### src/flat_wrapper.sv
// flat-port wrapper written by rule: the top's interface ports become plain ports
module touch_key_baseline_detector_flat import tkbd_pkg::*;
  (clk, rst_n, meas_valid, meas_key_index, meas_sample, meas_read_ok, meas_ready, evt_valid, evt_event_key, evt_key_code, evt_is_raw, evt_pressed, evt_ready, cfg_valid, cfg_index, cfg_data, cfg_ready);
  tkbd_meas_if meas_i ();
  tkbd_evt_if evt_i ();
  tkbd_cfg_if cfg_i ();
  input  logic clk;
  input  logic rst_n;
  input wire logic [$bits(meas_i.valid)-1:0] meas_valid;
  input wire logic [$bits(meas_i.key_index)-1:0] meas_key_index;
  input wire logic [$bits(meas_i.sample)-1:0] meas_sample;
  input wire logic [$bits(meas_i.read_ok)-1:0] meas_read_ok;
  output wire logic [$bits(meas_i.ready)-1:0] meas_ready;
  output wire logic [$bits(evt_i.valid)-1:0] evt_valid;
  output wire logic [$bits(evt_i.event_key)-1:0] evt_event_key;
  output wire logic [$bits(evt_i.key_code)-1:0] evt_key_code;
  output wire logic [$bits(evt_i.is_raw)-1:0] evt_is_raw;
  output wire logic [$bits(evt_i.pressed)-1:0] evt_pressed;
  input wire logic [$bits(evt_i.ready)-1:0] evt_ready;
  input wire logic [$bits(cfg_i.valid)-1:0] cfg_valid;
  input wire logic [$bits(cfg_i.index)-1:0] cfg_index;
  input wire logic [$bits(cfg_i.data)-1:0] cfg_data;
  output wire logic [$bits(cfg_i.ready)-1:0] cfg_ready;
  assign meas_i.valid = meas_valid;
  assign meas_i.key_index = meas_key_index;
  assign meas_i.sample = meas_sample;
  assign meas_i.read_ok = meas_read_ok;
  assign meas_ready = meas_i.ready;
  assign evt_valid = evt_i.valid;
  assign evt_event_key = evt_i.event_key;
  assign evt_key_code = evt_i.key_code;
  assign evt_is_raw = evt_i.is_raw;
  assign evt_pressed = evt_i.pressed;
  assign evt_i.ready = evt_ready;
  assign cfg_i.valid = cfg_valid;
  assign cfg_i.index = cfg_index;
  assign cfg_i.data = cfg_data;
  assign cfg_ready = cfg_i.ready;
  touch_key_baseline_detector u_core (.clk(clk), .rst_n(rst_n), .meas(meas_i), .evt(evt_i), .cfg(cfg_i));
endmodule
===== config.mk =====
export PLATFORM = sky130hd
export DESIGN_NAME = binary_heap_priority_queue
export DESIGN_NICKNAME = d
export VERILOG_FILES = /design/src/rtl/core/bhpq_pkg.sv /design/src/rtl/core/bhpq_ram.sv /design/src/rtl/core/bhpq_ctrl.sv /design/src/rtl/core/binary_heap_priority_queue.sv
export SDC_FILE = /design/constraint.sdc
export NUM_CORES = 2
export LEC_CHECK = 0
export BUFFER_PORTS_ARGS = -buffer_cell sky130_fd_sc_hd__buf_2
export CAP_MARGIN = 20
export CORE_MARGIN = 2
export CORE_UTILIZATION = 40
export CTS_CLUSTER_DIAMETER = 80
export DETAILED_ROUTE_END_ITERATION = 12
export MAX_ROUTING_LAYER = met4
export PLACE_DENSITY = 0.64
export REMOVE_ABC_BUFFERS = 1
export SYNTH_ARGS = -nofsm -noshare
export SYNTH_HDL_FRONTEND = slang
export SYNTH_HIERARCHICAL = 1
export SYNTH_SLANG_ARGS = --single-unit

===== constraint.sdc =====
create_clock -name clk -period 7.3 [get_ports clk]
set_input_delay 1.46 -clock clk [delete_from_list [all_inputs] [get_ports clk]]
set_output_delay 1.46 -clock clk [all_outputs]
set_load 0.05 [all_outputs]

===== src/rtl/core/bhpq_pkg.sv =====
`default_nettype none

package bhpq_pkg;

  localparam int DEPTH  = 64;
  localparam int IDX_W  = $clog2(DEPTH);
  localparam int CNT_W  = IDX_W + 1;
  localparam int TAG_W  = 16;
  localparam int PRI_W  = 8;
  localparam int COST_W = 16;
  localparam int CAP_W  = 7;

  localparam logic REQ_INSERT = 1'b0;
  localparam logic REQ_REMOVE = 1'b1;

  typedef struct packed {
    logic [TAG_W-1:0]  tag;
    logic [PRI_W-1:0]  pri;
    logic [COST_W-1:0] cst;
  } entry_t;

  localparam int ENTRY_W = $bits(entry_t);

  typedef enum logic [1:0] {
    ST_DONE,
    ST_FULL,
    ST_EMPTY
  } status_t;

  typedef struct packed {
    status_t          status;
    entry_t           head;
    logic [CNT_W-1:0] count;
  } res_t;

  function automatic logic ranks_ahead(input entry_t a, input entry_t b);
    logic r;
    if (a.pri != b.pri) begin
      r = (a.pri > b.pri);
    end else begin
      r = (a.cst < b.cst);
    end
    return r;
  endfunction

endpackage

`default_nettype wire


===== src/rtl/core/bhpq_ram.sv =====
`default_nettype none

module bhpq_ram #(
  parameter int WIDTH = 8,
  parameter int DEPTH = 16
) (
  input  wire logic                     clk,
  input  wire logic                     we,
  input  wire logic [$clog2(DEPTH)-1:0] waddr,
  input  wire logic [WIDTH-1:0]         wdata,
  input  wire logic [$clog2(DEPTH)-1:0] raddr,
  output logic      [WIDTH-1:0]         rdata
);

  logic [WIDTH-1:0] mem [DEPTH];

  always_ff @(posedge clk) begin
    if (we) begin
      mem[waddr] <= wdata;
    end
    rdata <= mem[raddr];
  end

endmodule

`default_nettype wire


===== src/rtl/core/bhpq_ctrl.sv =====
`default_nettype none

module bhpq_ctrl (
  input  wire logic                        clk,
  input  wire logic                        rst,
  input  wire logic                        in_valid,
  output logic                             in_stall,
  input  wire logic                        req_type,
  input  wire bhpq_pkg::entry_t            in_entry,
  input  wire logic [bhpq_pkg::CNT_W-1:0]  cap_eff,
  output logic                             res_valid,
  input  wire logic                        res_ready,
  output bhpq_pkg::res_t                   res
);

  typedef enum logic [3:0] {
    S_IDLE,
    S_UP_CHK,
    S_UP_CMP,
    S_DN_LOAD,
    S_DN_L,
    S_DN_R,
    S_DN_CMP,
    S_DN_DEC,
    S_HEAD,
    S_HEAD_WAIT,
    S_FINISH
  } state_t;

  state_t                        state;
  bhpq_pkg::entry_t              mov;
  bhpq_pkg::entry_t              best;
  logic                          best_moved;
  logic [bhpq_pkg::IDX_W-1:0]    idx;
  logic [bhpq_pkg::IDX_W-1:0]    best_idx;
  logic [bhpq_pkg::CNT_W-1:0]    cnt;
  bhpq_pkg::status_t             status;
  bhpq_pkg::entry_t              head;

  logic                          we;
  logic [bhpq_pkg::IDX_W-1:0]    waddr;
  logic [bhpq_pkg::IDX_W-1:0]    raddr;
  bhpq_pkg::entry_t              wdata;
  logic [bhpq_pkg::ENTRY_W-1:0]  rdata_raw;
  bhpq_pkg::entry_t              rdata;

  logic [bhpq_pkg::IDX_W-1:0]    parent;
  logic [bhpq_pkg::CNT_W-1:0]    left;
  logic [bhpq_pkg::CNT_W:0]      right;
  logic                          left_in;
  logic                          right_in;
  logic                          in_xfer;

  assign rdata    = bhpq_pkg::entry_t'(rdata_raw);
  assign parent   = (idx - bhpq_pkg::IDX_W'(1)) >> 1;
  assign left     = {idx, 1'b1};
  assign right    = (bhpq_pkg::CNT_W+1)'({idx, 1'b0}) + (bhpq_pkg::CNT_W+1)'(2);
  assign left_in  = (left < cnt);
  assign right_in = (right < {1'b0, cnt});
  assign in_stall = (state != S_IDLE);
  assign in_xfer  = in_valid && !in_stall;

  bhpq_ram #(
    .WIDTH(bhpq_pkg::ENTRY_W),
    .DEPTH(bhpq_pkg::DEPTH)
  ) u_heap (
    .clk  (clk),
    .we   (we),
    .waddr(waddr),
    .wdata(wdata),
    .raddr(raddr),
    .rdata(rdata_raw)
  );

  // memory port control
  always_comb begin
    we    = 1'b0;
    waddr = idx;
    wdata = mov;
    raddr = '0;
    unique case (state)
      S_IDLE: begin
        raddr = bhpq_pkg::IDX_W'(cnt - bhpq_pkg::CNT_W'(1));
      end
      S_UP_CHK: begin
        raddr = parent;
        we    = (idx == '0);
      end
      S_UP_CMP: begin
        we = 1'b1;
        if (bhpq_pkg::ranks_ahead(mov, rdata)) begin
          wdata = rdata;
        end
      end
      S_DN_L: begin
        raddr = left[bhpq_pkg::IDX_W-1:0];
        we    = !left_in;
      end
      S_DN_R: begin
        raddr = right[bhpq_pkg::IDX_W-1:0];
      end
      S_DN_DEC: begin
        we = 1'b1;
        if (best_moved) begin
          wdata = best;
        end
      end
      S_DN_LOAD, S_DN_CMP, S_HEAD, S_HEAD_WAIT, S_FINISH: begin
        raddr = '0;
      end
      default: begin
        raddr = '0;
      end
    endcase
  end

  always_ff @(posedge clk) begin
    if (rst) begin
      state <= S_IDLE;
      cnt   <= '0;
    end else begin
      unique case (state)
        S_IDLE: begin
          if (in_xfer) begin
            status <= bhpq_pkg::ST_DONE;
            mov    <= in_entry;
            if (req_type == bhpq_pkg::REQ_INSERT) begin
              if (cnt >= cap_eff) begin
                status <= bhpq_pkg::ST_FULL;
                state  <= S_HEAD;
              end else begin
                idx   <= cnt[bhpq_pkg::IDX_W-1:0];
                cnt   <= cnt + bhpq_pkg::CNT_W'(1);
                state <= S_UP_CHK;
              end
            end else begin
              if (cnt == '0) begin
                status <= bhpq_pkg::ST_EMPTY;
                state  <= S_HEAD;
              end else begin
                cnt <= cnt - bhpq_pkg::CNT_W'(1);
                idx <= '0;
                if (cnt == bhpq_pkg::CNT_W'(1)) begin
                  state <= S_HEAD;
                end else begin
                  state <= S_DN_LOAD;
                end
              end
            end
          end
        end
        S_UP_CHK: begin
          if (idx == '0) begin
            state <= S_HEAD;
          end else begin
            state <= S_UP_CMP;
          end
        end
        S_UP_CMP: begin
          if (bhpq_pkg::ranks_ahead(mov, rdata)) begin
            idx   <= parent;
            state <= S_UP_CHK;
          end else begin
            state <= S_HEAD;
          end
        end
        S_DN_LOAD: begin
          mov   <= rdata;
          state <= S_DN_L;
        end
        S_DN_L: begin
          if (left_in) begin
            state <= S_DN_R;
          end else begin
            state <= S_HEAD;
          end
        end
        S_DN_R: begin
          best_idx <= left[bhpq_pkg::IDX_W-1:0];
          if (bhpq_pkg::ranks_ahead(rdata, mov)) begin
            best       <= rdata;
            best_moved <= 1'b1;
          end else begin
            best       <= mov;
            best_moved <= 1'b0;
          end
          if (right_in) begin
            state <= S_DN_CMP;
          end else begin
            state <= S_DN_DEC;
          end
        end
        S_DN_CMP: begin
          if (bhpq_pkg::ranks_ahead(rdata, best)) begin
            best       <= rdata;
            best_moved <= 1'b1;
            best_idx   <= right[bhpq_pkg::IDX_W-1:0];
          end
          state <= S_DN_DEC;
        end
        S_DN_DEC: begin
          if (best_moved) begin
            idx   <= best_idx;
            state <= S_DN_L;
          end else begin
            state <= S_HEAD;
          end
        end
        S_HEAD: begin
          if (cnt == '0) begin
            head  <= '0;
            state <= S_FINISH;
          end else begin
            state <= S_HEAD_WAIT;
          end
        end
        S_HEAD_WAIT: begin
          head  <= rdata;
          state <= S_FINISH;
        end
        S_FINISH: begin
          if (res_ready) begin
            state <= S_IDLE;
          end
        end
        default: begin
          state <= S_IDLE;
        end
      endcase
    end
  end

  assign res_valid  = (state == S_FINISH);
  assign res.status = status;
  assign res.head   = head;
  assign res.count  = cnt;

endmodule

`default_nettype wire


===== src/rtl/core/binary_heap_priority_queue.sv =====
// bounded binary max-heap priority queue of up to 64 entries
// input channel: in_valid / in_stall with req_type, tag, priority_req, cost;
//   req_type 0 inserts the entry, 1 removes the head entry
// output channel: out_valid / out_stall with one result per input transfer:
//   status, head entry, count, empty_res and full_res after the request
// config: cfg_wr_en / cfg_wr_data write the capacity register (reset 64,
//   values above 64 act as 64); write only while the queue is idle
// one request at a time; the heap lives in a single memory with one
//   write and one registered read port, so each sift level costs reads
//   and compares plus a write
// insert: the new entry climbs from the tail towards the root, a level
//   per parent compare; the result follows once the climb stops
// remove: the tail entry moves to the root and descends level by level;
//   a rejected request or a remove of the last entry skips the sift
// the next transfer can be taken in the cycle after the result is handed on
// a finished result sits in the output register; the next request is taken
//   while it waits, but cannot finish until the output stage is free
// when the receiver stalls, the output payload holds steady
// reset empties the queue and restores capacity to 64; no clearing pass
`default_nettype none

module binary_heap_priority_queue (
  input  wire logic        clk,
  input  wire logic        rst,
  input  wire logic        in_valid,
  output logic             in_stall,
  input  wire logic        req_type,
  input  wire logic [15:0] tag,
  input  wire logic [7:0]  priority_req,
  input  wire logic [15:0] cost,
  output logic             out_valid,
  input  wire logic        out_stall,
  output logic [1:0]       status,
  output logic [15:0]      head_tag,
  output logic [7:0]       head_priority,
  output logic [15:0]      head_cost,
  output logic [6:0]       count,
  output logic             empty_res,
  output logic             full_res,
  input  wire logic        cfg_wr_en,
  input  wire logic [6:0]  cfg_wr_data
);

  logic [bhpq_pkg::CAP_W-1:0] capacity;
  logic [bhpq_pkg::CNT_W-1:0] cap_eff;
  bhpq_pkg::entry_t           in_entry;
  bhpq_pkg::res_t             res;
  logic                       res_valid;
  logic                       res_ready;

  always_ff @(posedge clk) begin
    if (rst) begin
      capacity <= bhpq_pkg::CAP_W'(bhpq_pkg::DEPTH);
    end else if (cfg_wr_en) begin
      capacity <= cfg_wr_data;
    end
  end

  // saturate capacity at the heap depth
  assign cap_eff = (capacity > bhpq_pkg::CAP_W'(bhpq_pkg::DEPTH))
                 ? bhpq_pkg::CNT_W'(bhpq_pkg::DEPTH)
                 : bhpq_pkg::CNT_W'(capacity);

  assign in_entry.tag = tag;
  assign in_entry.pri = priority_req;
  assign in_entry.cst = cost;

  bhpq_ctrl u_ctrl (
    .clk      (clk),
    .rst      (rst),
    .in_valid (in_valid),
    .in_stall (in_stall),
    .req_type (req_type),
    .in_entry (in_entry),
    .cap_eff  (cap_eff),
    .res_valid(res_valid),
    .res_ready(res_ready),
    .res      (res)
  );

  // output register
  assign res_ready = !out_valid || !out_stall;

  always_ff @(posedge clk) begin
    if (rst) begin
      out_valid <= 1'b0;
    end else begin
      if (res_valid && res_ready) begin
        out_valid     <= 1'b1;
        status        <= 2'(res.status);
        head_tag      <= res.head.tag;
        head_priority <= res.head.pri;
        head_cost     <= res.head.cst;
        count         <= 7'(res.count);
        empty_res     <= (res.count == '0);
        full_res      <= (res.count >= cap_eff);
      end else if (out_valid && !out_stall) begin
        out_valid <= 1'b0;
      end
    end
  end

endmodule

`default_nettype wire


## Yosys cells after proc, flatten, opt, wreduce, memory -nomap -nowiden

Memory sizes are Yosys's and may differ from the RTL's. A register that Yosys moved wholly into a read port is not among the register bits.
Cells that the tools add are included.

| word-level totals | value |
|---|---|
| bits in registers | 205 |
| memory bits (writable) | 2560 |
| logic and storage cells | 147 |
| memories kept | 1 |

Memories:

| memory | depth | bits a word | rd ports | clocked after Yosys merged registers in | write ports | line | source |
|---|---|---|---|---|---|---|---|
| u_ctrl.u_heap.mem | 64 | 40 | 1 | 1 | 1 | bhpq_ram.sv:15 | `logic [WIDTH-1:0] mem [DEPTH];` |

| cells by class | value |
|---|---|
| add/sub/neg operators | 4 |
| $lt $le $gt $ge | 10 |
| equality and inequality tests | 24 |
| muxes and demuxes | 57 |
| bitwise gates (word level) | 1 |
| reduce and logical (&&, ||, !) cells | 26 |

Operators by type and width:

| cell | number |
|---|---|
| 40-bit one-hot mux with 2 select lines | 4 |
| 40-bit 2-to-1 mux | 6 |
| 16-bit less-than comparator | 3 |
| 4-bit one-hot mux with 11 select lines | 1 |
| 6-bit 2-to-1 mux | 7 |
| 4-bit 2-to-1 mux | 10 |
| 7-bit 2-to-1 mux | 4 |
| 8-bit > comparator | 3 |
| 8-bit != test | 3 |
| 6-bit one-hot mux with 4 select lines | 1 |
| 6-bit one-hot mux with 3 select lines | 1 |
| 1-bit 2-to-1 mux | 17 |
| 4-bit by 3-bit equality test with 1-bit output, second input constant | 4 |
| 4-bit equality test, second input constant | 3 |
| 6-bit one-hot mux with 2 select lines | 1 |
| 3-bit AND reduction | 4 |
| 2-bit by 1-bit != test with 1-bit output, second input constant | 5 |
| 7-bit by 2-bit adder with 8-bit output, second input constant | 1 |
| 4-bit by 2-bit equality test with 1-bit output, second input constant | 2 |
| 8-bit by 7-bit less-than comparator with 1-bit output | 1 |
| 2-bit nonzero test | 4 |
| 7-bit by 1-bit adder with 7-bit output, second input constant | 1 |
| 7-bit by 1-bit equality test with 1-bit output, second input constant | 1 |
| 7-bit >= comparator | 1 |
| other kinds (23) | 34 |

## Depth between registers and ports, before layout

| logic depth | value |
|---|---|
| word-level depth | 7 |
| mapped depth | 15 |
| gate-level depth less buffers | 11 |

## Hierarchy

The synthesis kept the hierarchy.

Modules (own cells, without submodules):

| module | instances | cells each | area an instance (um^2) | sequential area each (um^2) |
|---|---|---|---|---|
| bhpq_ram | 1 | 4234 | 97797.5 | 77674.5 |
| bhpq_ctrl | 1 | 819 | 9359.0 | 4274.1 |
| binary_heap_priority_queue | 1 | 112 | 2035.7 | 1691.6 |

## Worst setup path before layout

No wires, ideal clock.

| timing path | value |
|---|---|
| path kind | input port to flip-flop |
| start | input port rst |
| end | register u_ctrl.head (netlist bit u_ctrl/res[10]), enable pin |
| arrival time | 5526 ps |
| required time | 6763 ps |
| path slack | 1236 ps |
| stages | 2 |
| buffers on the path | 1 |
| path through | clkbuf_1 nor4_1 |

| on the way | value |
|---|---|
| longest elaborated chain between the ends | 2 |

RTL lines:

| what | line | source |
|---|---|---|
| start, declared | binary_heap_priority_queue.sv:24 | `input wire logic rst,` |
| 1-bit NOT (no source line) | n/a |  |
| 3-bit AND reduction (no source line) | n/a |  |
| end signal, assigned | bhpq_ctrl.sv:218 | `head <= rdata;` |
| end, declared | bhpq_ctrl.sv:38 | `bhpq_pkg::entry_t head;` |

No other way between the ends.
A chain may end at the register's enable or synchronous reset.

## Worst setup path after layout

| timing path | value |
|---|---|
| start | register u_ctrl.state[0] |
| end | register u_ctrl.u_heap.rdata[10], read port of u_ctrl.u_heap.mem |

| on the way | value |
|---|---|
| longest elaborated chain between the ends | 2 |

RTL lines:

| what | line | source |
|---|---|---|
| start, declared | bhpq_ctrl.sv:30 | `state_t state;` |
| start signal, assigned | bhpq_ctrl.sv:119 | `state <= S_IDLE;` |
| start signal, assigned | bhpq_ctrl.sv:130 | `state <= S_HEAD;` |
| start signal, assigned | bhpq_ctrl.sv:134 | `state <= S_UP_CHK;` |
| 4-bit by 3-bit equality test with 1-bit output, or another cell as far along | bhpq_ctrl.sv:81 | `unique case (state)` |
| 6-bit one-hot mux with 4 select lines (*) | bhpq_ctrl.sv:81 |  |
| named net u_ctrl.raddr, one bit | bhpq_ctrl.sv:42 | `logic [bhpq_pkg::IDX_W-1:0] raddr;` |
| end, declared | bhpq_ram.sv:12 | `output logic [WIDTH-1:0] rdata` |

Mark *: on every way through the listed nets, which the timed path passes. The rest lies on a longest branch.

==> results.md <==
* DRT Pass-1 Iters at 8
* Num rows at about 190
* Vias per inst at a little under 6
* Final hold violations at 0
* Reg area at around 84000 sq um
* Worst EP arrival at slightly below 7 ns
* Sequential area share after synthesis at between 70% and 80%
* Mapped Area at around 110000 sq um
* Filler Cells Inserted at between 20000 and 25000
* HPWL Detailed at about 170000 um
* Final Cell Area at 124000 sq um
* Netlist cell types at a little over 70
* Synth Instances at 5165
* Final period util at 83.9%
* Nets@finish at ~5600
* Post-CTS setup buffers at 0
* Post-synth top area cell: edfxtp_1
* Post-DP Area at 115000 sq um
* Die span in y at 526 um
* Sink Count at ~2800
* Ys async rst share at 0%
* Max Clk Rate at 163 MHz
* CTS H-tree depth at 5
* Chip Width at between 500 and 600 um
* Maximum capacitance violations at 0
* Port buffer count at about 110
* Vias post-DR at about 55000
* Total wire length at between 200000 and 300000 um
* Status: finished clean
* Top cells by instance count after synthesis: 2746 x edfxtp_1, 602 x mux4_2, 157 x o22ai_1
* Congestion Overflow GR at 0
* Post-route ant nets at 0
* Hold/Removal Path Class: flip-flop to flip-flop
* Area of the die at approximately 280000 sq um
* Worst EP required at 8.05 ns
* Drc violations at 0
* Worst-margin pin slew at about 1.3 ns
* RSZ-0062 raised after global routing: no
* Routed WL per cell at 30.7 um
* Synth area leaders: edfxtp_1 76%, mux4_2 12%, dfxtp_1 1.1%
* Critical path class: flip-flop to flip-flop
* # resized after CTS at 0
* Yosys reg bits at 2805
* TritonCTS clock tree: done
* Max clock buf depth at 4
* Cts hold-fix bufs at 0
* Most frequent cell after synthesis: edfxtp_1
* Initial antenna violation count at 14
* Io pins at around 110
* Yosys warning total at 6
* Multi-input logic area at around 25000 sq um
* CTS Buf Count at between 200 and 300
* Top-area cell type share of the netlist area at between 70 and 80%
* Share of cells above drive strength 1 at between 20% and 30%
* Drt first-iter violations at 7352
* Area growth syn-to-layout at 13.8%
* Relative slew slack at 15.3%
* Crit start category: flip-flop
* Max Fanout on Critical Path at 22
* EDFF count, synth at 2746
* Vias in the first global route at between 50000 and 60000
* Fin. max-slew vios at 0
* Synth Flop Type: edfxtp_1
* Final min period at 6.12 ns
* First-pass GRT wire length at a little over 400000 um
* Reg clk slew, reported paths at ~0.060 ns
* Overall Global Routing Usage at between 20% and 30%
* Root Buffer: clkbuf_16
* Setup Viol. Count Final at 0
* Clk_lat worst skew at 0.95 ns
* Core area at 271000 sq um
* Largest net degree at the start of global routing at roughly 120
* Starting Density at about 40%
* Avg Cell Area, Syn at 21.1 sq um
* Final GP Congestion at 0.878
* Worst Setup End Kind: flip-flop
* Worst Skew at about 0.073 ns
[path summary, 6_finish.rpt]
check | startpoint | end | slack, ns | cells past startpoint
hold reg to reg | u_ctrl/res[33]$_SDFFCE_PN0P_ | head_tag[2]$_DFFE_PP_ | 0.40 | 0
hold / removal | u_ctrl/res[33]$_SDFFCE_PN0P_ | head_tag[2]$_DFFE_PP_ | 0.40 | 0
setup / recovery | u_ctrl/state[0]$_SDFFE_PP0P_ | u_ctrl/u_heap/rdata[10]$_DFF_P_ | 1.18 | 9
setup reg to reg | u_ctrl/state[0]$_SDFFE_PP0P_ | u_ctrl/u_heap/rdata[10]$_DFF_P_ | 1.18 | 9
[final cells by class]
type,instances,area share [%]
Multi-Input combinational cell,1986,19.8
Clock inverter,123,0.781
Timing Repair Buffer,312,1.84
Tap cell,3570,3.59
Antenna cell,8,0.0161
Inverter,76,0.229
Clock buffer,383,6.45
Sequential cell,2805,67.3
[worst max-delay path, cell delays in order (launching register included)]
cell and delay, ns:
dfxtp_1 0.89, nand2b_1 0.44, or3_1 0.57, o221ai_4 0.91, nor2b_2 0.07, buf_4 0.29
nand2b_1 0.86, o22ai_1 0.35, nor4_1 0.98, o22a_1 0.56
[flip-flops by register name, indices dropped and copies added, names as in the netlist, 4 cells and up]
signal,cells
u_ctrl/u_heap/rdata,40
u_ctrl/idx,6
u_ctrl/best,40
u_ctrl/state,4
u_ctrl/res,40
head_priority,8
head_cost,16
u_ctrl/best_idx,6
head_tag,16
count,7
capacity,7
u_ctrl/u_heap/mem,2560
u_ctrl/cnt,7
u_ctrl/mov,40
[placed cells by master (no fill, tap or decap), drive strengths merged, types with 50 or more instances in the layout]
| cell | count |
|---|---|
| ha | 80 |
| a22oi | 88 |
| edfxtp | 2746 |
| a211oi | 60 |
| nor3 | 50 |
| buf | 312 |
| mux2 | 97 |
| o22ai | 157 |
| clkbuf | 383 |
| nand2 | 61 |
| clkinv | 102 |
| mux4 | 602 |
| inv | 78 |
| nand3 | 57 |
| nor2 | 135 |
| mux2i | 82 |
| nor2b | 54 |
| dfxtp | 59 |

※ ※ ※

_Work to complete:_ All lines from the start of the entries through the line where "input wire logic [$bits(meas_i.read_ok)-1:0]" sits should be duplicated exactly, with nothing else in the output.

_Written response:_
### src/flat_wrapper.sv
// flat-port wrapper written by rule: the top's interface ports become plain ports
module touch_key_baseline_detector_flat import tkbd_pkg::*;
  (clk, rst_n, meas_valid, meas_key_index, meas_sample, meas_read_ok, meas_ready, evt_valid, evt_event_key, evt_key_code, evt_is_raw, evt_pressed, evt_ready, cfg_valid, cfg_index, cfg_data, cfg_ready);
  tkbd_meas_if meas_i ();
  tkbd_evt_if evt_i ();
  tkbd_cfg_if cfg_i ();
  input  logic clk;
  input  logic rst_n;
  input wire logic [$bits(meas_i.valid)-1:0] meas_valid;
  input wire logic [$bits(meas_i.key_index)-1:0] meas_key_index;
  input wire logic [$bits(meas_i.sample)-1:0] meas_sample;
  input wire logic [$bits(meas_i.read_ok)-1:0] meas_read_ok;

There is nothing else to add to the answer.